One of the president’s former lawyers in the Russia probe said he doesn’t believe Robert Mueller is conducting a “witch hunt” and said it was important for him to be “honorably interacting” with the special counsel.
Ty Cobb served from July 2017 to May 2018 on President Trump’s internal White House legal team dealing with the Mueller investigation.
He appeared at CNN’s CITIZEN conference in New York today alongside Jack Quinn, who served as White House counsel from 1995-96, and declared that “Bill Clinton was the best client I ever had.”
“Believe it or not, he not only listened to advice, he sought it out and particularly, frankly, when he was in crisis he wanted input, he wanted other people’s thinking,” Quinn said.
“I think the mythology of Bill Clinton hot-tempered is just that — it’s largely a myth,” he added.
“I had a slightly different experience,” Cobb chimed in, sparking laughter from the audience.
Clinton, Cobb said, “was a lawyer, had been to law school, had been a governor, was familiar with a lot of the way government worked,” while Trump “came into office as a neophyte to the management of government and, as a result, he had a lot of questions about the structure of government, what the powers were in this area, that area.”
Cobb said Trump “was frustrated to learn about certain restrictions and delighted to learn about certain areas where his power was less encumbered, but it was challenging because it was unconventional.”
“It was one of the first times we’ve have somebody with so little prior political governance experience,” he added.
Cobb was asked if he was concerned with Trump tweeting about special counsel Robert Mueller’s ongoing probe into Russian campaign interference.
“When I interviewed for the position, I had some specific issues that I wanted to discuss in advance. It was important to me, in order to accomplish the tasks that I had, which was honorably interacting with the special counsel and facilitating either a court battle over documents or working at a way to cooperate. It was important to me not to have criticism widely thrown back-and-forth and turn it into a Ken Starr-like process, the way that ended up,” Cobb replied. “I think it was largely successful on the front end. It deteriorated some on the back end, but the president has a new personal team now, and he’s in charge of those guys.”

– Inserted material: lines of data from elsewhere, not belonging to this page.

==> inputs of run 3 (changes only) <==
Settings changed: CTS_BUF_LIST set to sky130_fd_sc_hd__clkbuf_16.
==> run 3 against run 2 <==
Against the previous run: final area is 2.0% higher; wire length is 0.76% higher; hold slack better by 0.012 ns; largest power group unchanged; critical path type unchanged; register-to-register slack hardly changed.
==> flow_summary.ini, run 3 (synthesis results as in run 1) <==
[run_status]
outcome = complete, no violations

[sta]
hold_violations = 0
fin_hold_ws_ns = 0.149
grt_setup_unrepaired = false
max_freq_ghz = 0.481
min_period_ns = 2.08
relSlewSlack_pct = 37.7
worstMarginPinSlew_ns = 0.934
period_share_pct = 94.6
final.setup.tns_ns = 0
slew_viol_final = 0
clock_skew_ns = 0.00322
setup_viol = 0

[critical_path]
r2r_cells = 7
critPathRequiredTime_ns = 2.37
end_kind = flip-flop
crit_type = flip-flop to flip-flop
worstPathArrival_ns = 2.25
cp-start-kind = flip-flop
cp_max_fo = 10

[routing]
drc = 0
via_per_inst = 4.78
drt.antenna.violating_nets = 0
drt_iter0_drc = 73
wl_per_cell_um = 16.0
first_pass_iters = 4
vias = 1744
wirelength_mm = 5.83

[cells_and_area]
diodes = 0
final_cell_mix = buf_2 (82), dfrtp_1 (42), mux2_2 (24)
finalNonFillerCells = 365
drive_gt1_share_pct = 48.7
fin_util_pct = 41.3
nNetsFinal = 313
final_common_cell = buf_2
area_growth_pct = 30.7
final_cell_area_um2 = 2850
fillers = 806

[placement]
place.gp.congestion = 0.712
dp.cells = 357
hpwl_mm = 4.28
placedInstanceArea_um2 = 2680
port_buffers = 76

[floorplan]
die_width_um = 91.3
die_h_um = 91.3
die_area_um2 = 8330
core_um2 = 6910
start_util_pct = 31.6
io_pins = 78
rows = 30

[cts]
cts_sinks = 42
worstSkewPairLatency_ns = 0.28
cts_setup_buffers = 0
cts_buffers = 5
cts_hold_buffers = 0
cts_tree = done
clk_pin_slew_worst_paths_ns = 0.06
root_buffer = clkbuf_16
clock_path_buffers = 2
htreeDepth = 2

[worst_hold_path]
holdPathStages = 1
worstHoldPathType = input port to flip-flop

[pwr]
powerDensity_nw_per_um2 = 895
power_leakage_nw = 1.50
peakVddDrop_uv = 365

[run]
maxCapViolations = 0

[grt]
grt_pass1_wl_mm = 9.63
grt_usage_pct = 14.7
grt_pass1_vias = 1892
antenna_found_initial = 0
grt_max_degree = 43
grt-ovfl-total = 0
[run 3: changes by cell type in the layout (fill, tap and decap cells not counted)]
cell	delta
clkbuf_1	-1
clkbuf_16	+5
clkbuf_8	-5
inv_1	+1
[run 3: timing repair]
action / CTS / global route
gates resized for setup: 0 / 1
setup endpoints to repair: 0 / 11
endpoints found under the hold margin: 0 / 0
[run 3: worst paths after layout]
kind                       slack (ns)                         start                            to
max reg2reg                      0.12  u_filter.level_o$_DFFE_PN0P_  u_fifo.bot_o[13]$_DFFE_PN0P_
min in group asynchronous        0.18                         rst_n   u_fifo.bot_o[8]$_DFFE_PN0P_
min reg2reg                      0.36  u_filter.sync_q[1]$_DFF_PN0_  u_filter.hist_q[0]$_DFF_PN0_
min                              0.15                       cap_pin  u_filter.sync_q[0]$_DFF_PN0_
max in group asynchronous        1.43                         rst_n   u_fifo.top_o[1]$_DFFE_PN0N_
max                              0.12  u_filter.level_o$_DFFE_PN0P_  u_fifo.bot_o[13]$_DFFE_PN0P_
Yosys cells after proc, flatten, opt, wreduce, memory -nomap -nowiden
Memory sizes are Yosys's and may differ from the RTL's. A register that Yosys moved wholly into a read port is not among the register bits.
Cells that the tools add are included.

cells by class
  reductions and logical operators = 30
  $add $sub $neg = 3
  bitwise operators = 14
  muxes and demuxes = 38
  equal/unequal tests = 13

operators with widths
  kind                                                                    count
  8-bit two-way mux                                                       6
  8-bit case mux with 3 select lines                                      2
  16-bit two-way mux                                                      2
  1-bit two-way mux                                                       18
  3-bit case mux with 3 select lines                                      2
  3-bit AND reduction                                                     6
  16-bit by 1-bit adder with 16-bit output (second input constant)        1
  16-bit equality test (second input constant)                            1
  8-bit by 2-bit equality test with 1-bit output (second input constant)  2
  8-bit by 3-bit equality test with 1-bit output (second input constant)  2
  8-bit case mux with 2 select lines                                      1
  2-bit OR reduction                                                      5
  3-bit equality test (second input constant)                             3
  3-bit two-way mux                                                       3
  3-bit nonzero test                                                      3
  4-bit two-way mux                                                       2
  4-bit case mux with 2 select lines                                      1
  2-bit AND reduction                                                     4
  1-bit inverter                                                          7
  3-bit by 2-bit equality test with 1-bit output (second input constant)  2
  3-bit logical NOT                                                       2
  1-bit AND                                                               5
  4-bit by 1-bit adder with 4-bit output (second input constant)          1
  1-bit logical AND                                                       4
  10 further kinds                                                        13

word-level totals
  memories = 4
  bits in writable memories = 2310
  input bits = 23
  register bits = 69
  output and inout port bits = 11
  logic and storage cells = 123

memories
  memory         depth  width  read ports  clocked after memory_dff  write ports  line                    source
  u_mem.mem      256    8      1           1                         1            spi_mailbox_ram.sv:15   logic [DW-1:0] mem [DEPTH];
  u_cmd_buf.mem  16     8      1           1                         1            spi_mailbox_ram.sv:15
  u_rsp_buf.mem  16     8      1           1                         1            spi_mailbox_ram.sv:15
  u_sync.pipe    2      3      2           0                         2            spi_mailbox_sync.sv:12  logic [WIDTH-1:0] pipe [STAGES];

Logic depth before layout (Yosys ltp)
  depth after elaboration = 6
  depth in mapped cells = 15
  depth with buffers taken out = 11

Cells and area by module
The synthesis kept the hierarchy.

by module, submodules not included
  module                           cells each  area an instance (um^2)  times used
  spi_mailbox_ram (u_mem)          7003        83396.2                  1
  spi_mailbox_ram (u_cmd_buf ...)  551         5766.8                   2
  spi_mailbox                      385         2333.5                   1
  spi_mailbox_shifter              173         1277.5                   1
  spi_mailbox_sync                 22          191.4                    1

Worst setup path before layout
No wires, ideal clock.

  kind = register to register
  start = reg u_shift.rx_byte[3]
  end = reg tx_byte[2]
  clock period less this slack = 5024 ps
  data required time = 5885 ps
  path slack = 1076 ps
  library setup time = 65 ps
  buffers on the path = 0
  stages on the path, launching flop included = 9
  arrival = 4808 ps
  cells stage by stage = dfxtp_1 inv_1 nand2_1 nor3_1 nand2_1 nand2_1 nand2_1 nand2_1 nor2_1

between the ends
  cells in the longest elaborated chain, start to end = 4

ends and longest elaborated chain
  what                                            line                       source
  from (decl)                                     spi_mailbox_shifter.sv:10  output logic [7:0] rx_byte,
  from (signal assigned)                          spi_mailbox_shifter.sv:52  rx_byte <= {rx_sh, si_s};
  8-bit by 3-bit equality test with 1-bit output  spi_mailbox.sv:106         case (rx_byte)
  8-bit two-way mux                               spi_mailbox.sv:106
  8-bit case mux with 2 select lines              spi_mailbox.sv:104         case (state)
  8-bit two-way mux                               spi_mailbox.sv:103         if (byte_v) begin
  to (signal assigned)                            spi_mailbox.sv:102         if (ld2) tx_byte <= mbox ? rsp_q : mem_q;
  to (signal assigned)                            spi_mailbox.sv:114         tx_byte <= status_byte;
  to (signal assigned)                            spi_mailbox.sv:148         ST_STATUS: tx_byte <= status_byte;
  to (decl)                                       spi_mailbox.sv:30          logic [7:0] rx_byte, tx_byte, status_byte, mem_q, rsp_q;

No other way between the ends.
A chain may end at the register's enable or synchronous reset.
--- src/rtl/adcv_pkg.sv ---
package adcv_pkg;

    localparam int PT_W = 16;

    typedef logic signed [PT_W-1:0] pt_t;

    typedef struct packed {
        pt_t a0;
        pt_t a1;
    } graph_pts_t;

    typedef enum logic [2:0] {
        ST_IDLE,
        ST_PREP,
        ST_DIV1,
        ST_POST,
        ST_DIV2,
        ST_DONE
    } state_e;

    localparam int BIG_V0 = 4200;
    localparam int BIG_V1 = 3600;
    localparam int SM_V0  = 1000;
    localparam int SM_V1  = 100;

    localparam int BIG_NOM0 = 856;
    localparam int BIG_NOM1 = 733;
    localparam int SM_NOM0  = 833;
    localparam int SM_NOM1  = 80;

    localparam int BIG_DEF0 = 3310;
    localparam int BIG_DEF1 = 2832;
    localparam int SM_DEF0  = 3413;
    localparam int SM_DEF1  = 341;

    localparam int CH_BIG_DIRECT   = 5;
    localparam int CH_SMALL_DIRECT = 1;

    function automatic pt_t fuse_point(input logic [7:0] offs, input int nominal);
        int tmp;
        tmp = (int'(offs) + nominal - 128) * 4;
        return pt_t'(tmp);
    endfunction

endpackage

--- src/rtl/adcv_cal_pts.sv ---
module adcv_cal_pts
    import adcv_pkg::*;
#(
    parameter int NOM0 = 833,
    parameter int NOM1 = 80,
    parameter int DEF0 = 3413,
    parameter int DEF1 = 341
) (
    input  logic        clk,
    input  logic        rst,
    input  logic        load,
    input  logic [15:0] word,
    output graph_pts_t  pts
);

    always_ff @(posedge clk) begin
        if (rst) begin
            pts.a0 <= pt_t'(DEF0);
            pts.a1 <= pt_t'(DEF1);
        end else if (load) begin
            pts.a0 <= fuse_point(word[7:0], NOM0);
            pts.a1 <= fuse_point(word[15:8], NOM1);
        end
    end

endmodule

--- src/rtl/adcv_rdiv.sv ---
module adcv_rdiv #(
    parameter int W = 48
) (
    input  logic         clk,
    input  logic         rst,
    input  logic         start,
    input  logic [W-1:0] dividend,
    input  logic [W-1:0] divisor,
    output logic         busy,
    output logic         done,
    output logic [W-1:0] quotient
);

    localparam int CNT_W = $clog2(W + 1);

    logic [W-1:0]     rem_q, quo_q, dsr_q;
    logic [CNT_W-1:0] cnt_q;
    logic [W:0]       trial, diff;
    logic             fits;

    always_comb begin
        trial = {rem_q, quo_q[W-1]};
        diff  = trial - {1'b0, dsr_q};
        fits  = (trial >= {1'b0, dsr_q});
    end

    always_ff @(posedge clk) begin
        if (rst) begin
            rem_q <= '0;
            quo_q <= '0;
            dsr_q <= '0;
            cnt_q <= '0;
            busy  <= 1'b0;
            done  <= 1'b0;
        end else begin
            done <= 1'b0;
            if (start) begin
                rem_q <= '0;
                quo_q <= dividend;
                dsr_q <= divisor;
                cnt_q <= CNT_W'(W);
                busy  <= 1'b1;
            end else if (busy) begin
                rem_q <= fits ? diff[W-1:0] : trial[W-1:0];
                quo_q <= {quo_q[W-2:0], fits};
                cnt_q <= cnt_q - 1'b1;
                if (cnt_q == CNT_W'(1)) begin
                    busy <= 1'b0;
                    done <= 1'b1;
                end
            end
        end
    end

    assign quotient = quo_q;

    // the controller never restarts the divider mid-run
    p_no_restart_r2: assert property (@(posedge clk) disable iff (rst)
        busy |-> !start);

    // completion is a single-cycle strobe that ends a busy run
    p_done_pulse_r2: assert property (@(posedge clk) disable iff (rst)
        done |=> !done);
    p_done_after_busy_r2: assert property (@(posedge clk) disable iff (rst)
        done |-> $past(busy));

endmodule

--- src/rtl/adcv_conv_top.sv ---
module adcv_conv_top
    import adcv_pkg::*;
#(
    parameter int CODE_W = 12,
    parameter int CHAN_W = 5,
    parameter int DIV_W  = 48
) (
    input  logic              clk,
    input  logic              rst,
    input  logic              cal_load,
    input  logic              cal_big,
    input  logic [15:0]       cal_word,
    input  logic              in_valid,
    output logic              in_ready,
    input  logic [CODE_W-1:0] in_code,
    input  logic [CHAN_W-1:0] in_chan,
    input  logic              in_big,
    input  logic [31:0]       in_ratio,
    output logic              out_valid,
    output logic [DIV_W-1:0]  out_mv,
    output logic              out_err
);

    localparam int NUM_GRAPHS = 2;
    localparam int RN_W = 16;

    // graph index 1 = big range, 0 = small range
    graph_pts_t pts_arr [NUM_GRAPHS];

    for (genvar g = 0; g < NUM_GRAPHS; g++) begin : g_graph
        localparam int N0 = (g == 1) ? BIG_NOM0 : SM_NOM0;
        localparam int N1 = (g == 1) ? BIG_NOM1 : SM_NOM1;
        localparam int D0 = (g == 1) ? BIG_DEF0 : SM_DEF0;
        localparam int D1 = (g == 1) ? BIG_DEF1 : SM_DEF1;
        adcv_cal_pts #(.NOM0(N0), .NOM1(N1), .DEF0(D0), .DEF1(D1)) u_pts (
            .clk  (clk),
            .rst  (rst),
            .load (cal_load && (cal_big == (g == 1))),
            .word (cal_word),
            .pts  (pts_arr[g])
        );
    end

    state_e              state_q;
    logic [CODE_W-1:0]   code_q;
    logic                big_q, direct_q, neg_q, err_q;
    logic [31:0]         ratio_q;
    pt_t                 a0_q, a1_q;
    logic [DIV_W-1:0]    volt_q, res_q;

    logic                accept, use_big, is_direct;
    logic signed [31:0]  a0_s, a1_s, code_s, diff_s, dv_s, v1_s, prod_s, den_s;
    logic signed [31:0]  q_s, t_s;
    logic [31:0]         prod_mag, den_mag, t_clamp;
    logic [RN_W-1:0]     rnum, rden;
    logic [DIV_W-1:0]    ratio_dividend;
    logic                div_start, div_busy, div_done;
    logic [DIV_W-1:0]    div_dividend, div_divisor, div_quo;

    assign accept    = in_valid && in_ready;
    assign is_direct = (in_chan == CHAN_W'(CH_BIG_DIRECT)) ||
                       (in_chan == CHAN_W'(CH_SMALL_DIRECT));
    assign use_big   = (in_chan == CHAN_W'(CH_BIG_DIRECT))   ? 1'b1 :
                       (in_chan == CHAN_W'(CH_SMALL_DIRECT)) ? 1'b0 : in_big;

    // interpolation operands
    always_comb begin
        a0_s     = 32'(a0_q);
        a1_s     = 32'(a1_q);
        code_s   = signed'(32'(code_q));
        diff_s   = code_s - a1_s;
        dv_s     = big_q ? 32'sd600 : 32'sd900;
        v1_s     = big_q ? 32'(BIG_V1) : 32'(SM_V1);
        prod_s   = dv_s * diff_s;
        den_s    = a0_s - a1_s;
        prod_mag = prod_s[31] ? unsigned'(-prod_s) : unsigned'(prod_s);
        den_mag  = den_s[31]  ? unsigned'(-den_s)  : unsigned'(den_s);
        q_s      = signed'(div_quo[31:0]);
        t_s      = (neg_q ? -q_s : q_s) + v1_s;
        t_clamp  = t_s[31] ? 32'd0 : unsigned'(t_s);
    end

    // rescale operands
    always_comb begin
        rnum           = ratio_q[31:16];
        rden           = ratio_q[15:0];
        ratio_dividend = volt_q * DIV_W'(rden) + DIV_W'(rnum >> 1);
    end

    always_comb begin
        div_start    = 1'b0;
        div_dividend = DIV_W'(prod_mag);
        div_divisor  = DIV_W'(den_mag);
        if (state_q == ST_PREP) begin
            div_start = (den_s != 32'sd0);
        end else if (state_q == ST_POST) begin
            div_start    = !direct_q && (rnum != '0);
            div_dividend = ratio_dividend;
            div_divisor  = DIV_W'(rnum);
        end
    end

    adcv_rdiv #(.W(DIV_W)) u_div (
        .clk      (clk),
        .rst      (rst),
        .start    (div_start),
        .dividend (div_dividend),
        .divisor  (div_divisor),
        .busy     (div_busy),
        .done     (div_done),
        .quotient (div_quo)
    );

    always_ff @(posedge clk) begin
        if (rst) begin
            state_q  <= ST_IDLE;
            code_q   <= '0;
            big_q    <= 1'b0;
            direct_q <= 1'b0;
            neg_q    <= 1'b0;
            err_q    <= 1'b0;
            ratio_q  <= '0;
            a0_q     <= '0;
            a1_q     <= '0;
            volt_q   <= '0;
            res_q    <= '0;
        end else begin
            unique case (state_q)
                ST_IDLE: begin
                    if (accept) begin
                        code_q   <= in_code;
                        big_q    <= use_big;
                        direct_q <= is_direct;
                        ratio_q  <= in_ratio;
                        a0_q     <= use_big ? pts_arr[1].a0 : pts_arr[0].a0;
                        a1_q     <= use_big ? pts_arr[1].a1 : pts_arr[0].a1;
                        err_q    <= 1'b0;
                        state_q  <= ST_PREP;
                    end
                end
                ST_PREP: begin
                    if (den_s == 32'sd0) begin
                        err_q   <= 1'b1;
                        res_q   <= '0;
                        state_q <= ST_DONE;
                    end else begin
                        neg_q   <= prod_s[31] ^ den_s[31];
                        state_q <= ST_DIV1;
                    end
                end
                ST_DIV1: begin
                    if (div_done) begin
                        volt_q  <= DIV_W'(t_clamp);
                        state_q <= ST_POST;
                    end
                end
                ST_POST: begin
                    if (direct_q) begin
                        res_q   <= volt_q;
                        state_q <= ST_DONE;
                    end else if (rnum == '0) begin
                        err_q   <= 1'b1;
                        res_q   <= '0;
                        state_q <= ST_DONE;
                    end else begin
                        state_q <= ST_DIV2;
                    end
                end
                ST_DIV2: begin
                    if (div_done) begin
                        res_q   <= div_quo;
                        state_q <= ST_DONE;
                    end
                end
                ST_DONE: state_q <= ST_IDLE;
                default: state_q <= ST_IDLE;
            endcase
        end
    end

    assign in_ready  = (state_q == ST_IDLE);
    assign out_valid = (state_q == ST_DONE);
    assign out_mv    = res_q;
    assign out_err   = err_q;

    // handshake and strobe shape
    p_busy_after_accept_r2: assert property (@(posedge clk) disable iff (rst)
        (in_valid && in_ready) |=> !in_ready);
    p_strobe_one_cycle_r2: assert property (@(posedge clk) disable iff (rst)
        out_valid |=> !out_valid);
    p_ready_after_strobe_r2: assert property (@(posedge clk) disable iff (rst)
        out_valid |=> in_ready);
    p_no_ready_with_strobe_r11: assert property (@(posedge clk) disable iff (rst)
        out_valid |-> !in_ready);

    // an error result carries a zero voltage
    p_err_zero_r10: assert property (@(posedge clk) disable iff (rst)
        (out_valid && out_err) |-> (out_mv == '0));

    // direct channels never use the divider for a second pass
    p_direct_single_pass_r5: assert property (@(posedge clk) disable iff (rst)
        (state_q == ST_POST && direct_q) |-> !div_start);

endmodule

--- config.mk ---
export PLATFORM = sky130hd
export DESIGN_NAME = adcv_conv_top
export DESIGN_NICKNAME = d
export VERILOG_FILES = /design/src/rtl/adcv_pkg.sv /design/src/rtl/adcv_cal_pts.sv /design/src/rtl/adcv_rdiv.sv /design/src/rtl/adcv_conv_top.sv
export SDC_FILE = /design/constraint.sdc
export NUM_CORES = 2
export LEC_CHECK = 0
export ABC_AREA = 1
export BUFFER_PORTS_ARGS = -buffer_cell sky130_fd_sc_hd__buf_2
export CAP_MARGIN = 20
export CORE_MARGIN = 2
export CORE_UTILIZATION = 25
export CTS_BUF_LIST = sky130_fd_sc_hd__clkbuf_16
export DETAILED_ROUTE_END_ITERATION = 16
export PLACE_DENSITY = 0.47
export SETUP_SLACK_MARGIN = 0.05
export SYNTH_ARGS = -nofsm -noshare
export SYNTH_HDL_FRONTEND = slang
export SYNTH_SLANG_ARGS = --single-unit
--- constraint.sdc ---
create_clock -name clk -period 7.75 [get_ports clk]
set_input_delay 0 -clock clk [delete_from_list [all_inputs] [get_ports clk]]
set_output_delay 0 -clock clk [all_outputs]
set_load 0.01 [all_outputs]
==> run summary <==
For the number of global-route vias before repair, the log shows 40700. The post-synthesis average cell area works out to 6.89 um2. Of the synthesized area, sequential elements account for 16.0%. The delay of the slowest critical-path stage is 0.82 ns. Fill cells in the final layout number 18818.

The effective utilization at floorplan was 25.1%. In this run the critical register-to-register path is captured at u_div.quotient[32]. The tools report the final clock skew as 0.0569 ns. Among all flip-flop cells after synthesis, the most frequent one is sky130_fd_sc_hd__dfxtp_1. For this run, asynchronously set or reset flops after synthesis account for 0%.

Based on the critical path, the design can be clocked at up to 0.142 GHz. CTS built an H-tree with a depth of 2. The routed length per instance is 17.8 um.

The sum of negative setup slack was 0 ns; the HPWL reported at the end of detailed placement was 124 mm. The row count was 151. For the total via count in the routed design, the log shows 39479.

The number of cells on the worst reg-to-reg path is 30. After clock tree synthesis, the clock-pin slew on the worst setup and hold paths is 0.06 ns. For this run, design rule violations remaining after detail routing come to 0.

At the later pin of the worst-skew pair, clock insertion delay measures 0.69 ns. At the worst endpoint, the arrival time is 7.64 ns. The post-place setup slack came out at 0.332 ns.

For the number of buffers inserted during clock tree synthesis, the log shows 48. TritonCTS built the clock tree. The vertical extent of the die was 416 um; the number of clock sinks seen by CTS was 340.

Class of the most critical hold timing path: in2reg. The flow ran to the end, and the final reports show no timing, DRC or antenna violations. The gate count after technology mapping was 6176; the antenna diode count was 0.

At the pin with the least slew margin, the transition time is 1.07 ns. In this run, synthesis produced a sequential element count of 340. The launching point of the worst reg2reg path is volt_q[12].

Routability-driven placement finished with a final weighted congestion of 0.901. Setup repair after global routing left no endpoint under its margin. Number of instances on the worst hold path: 4.

The number of routed nets with antenna violations is 0. The synthesized netlist occupies a cell area of 42500 um2. The total count of hold-check failures in the final report was 0.

Die area: 173000 um2. Counting I/O delays and the setup requirement, the final critical path takes 7.05 ns. In this run the most critical hold path is launched from in_ratio[10]. The run gives 17.7% as the overall track demand over capacity in global routing. The width of the die is 416 um, and the post-detailed-route via-to-cell ratio is 4.62. The worst-case hold path end point is ratio_q[10]. The count of final max-slew check failures is 0, and the count of yosys warnings during synthesis is 0. The first detailed-routing pass took 6 iterations. The wire length of the first global-routing pass came out at 241 mm. STA classifies the critical path endpoint as a flip-flop. The pin count of the biggest net entering global routing came out at 77. Of the available clock period, the critical path in the final layout requires 90.9%. The remaining global-route overflow is 0, and the total I/O pin count is 122. The run gives 0 as the number of setup violations in the final report.

In the post-route analysis, the smallest setup slack over all paths is 0.702 ns. The longest clock path from root to sink contains 3 buffers. The count of input and output buffers is 121. The tools report the number of unique standard cell types used by synthesis as 53. The layout cell share with drive strength beyond 1 was 6.15%; the number of antenna violations at the first check in global routing was 0. Clock tree synthesis selected as its root buffer the cell sky130_fd_sc_hd__clkbuf_16. Max-cap violations in this run came to 0. Of all nets on the critical path, the largest fanout is 12. For the sum of routed wire length over all layers, the log shows 152 mm.

The worst pin sits at a relative slew slack of 28.5%. The critical-path cell with the highest stage delay is sky130_fd_sc_hd__dfxtp_1. The most prevalent standard cell on the critical path was sky130_fd_sc_hd__inv_1. For this run, the post-layout net count is 7174.

The setup check on the worst reg-to-reg path leaves a slack of 0.70 ns. The tools report the launching element type of the critical path as a flip-flop. The setup path with the least slack is of type reg2reg. The region available for standard cell placement spans 169000 um2. The required time reported for the critical path endpoint is 8.34 ns, and the detailed router's first-iteration violation count is 2461. In this run, synthesis inferred 0 flip-flops with an integrated enable. The area added between synthesis and finish is 13.4%.
-- per-layer routing --
metal	wire length [um]	GRT usage [%]	vias to the layer above	part of all wire [%]
met5	0	0	-	0
met4	3450	4.21	0	2.3
met3	5900	1.67	156	3.9
met2	73700	30.9	793	48
met1	69300	23.5	19221	46
li1	-	-	19309	-
-- worst max-delay path: cells and delay by family (launching register included) --
family | cells | cell delay, ns
flip-flops | 1 | 0.82
adder cells (fa/ha/maj) | 7 | 3.41
AND/OR/NAND/NOR | 13 | 1.75
AO/OA/AOI/OAI | 1 | 0.16
buffers and inverters | 9 | 0.80
-- cells by family after synthesis --
family          after synthesis  synth area share, %
flops                       340                 16.0
fa+ha+maj                   811                 32.7
buf+inv                    1418                 12.8
xor+xnor                    109                 2.26
other cells                   1              0.00882
simple gates               2605                 25.1
compound gates              892                 11.1
-- area by class of cell --
cell class                 instances  area (um2)  area share, %
timing repair buffer             323        2360           4.89
clock inverter                    38         384          0.796
multi-input combinational       4422       30400           62.9
sequential                       340        6810           14.1
clock buffer                      48        1200           2.49
inverter                        1157        4350           9.01
tap                             2218        2780           5.75
-- through the flow --
stage / instances / instance area, um2 / utilization [%] / hold WS (ns)
detailed placement: 8380 / 45800 / 27.1 / 0.245
floorplan: 6180 / 42500 / - / 0.0901
finish: 8546 / 48200 / 28.5 / 0.114
global route: 8546 / 48200 / 28.5 / 0.112
global placement: 8380 / 45800 / 27.1 / 0.239
CTS: 8542 / 48200 / 28.5 / 0.0683
-- synth_stat cells (12+ instances only) --
master,instances,share of area (%)
sky130_fd_sc_hd__a21o_1,17,0.30
sky130_fd_sc_hd__a21oi_1,406,4.8
sky130_fd_sc_hd__a31oi_1,44,0.65
sky130_fd_sc_hd__buf_1,31,0.27
sky130_fd_sc_hd__buf_2,21,0.25
sky130_fd_sc_hd__clkbuf_1,196,1.7
sky130_fd_sc_hd__dfxtp_1,340,16
sky130_fd_sc_hd__fa_1,503,24
sky130_fd_sc_hd__ha_1,308,9.1
sky130_fd_sc_hd__inv_1,1149,10
sky130_fd_sc_hd__nand2_1,1549,14
sky130_fd_sc_hd__nand3_1,346,4.1
sky130_fd_sc_hd__nand3b_1,19,0.34
sky130_fd_sc_hd__nand4_1,56,0.82
sky130_fd_sc_hd__nor2_1,545,4.8
sky130_fd_sc_hd__nor3_1,27,0.32
sky130_fd_sc_hd__o211ai_1,16,0.28
sky130_fd_sc_hd__o21ai_0,348,4.1
sky130_fd_sc_hd__o21ai_1,14,0.16
sky130_fd_sc_hd__o21bai_1,12,0.21
sky130_fd_sc_hd__or2_2,23,0.34
sky130_fd_sc_hd__xnor2_1,40,0.82
sky130_fd_sc_hd__xor2_1,68,1.4
-- layout by cell type, fill, tap and decap left out, drive strengths merged, types with 48 or more instances in the layout --
cell type and instances:
a21oi 406, buf 247, clkbuf 48, dfxtp 340, dlygate4sd3 76, fa 503, ha 308, inv 1168
nand2 1557, nand3 348, nand4 56, nor2 553, o21ai 364, xor2 68
-- flip-flops by register name, indices dropped and copies added, names as in the netlist, 11 cells and up --
register / cells
u_div.quotient: 48
a1_q: 11
code_q: 12
u_div.dsr_q: 32
ratio_q: 32
volt_q: 31
g_graph.u_pts.pts: 48
out_mv: 48
u_div.rem_q: 48
a0_q: 15
-- repair_timing --
item | 4_1_cts | 5_1_grt
hold endpoints to repair | 142 | 0
endpoints found under the setup margin | 0 | 26
hold buffers | 76 | 0
gates resized for setup | 0 | 13
buffers inserted | 0 | 4
-- worst max-delay path by stage --
stage | start | to | cells after the start
floorplan | a1_q[2] | u_div.quotient[18] | 38
global placement | a1_q[2] | u_div.quotient[14] | 39
detailed placement | a1_q[2] | u_div.quotient[14] | 39
CTS | a1_q[2] | u_div.quotient[14] | 39
global route | a1_q[2] | u_div.quotient[14] | 39
finish | volt_q[12] | u_div.quotient[32] | 30
Power is not shown: default switching activity piles up to over one toggle a cycle in this logic, so the estimate is an artifact.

“I don’t think it’s a witch hunt,” Cobb said of the Mueller investigation.
Quinn said a key factor in how Clinton’s case was resolved with impeachment but not conviction was that “we didn’t have Twitter, but by the same token he didn’t go out and get on the campaign trail and make speeches about Ken Starr — he was not ranting about this all the time; he didn’t try to win those things in the court of public opinion.”
“He shut up about them, OK, we staffed up and put together a great internal law office to handle these things and he focused on doing the job of being president, and that’s what the American people responded to,” Quinn added.
Cobb noted the Clinton and Trump investigations have unfolded in very different political and 24-hour news cycle environments.
Cobb said that he and Trump “didn’t have those discussions often” about whether a tweet was a good idea. “But to the extent that he would have a question that was along those strategic lines, it was important literally just to go to ground zero and take each stairway up the decision-making tree. And develop consensus among ourselves.”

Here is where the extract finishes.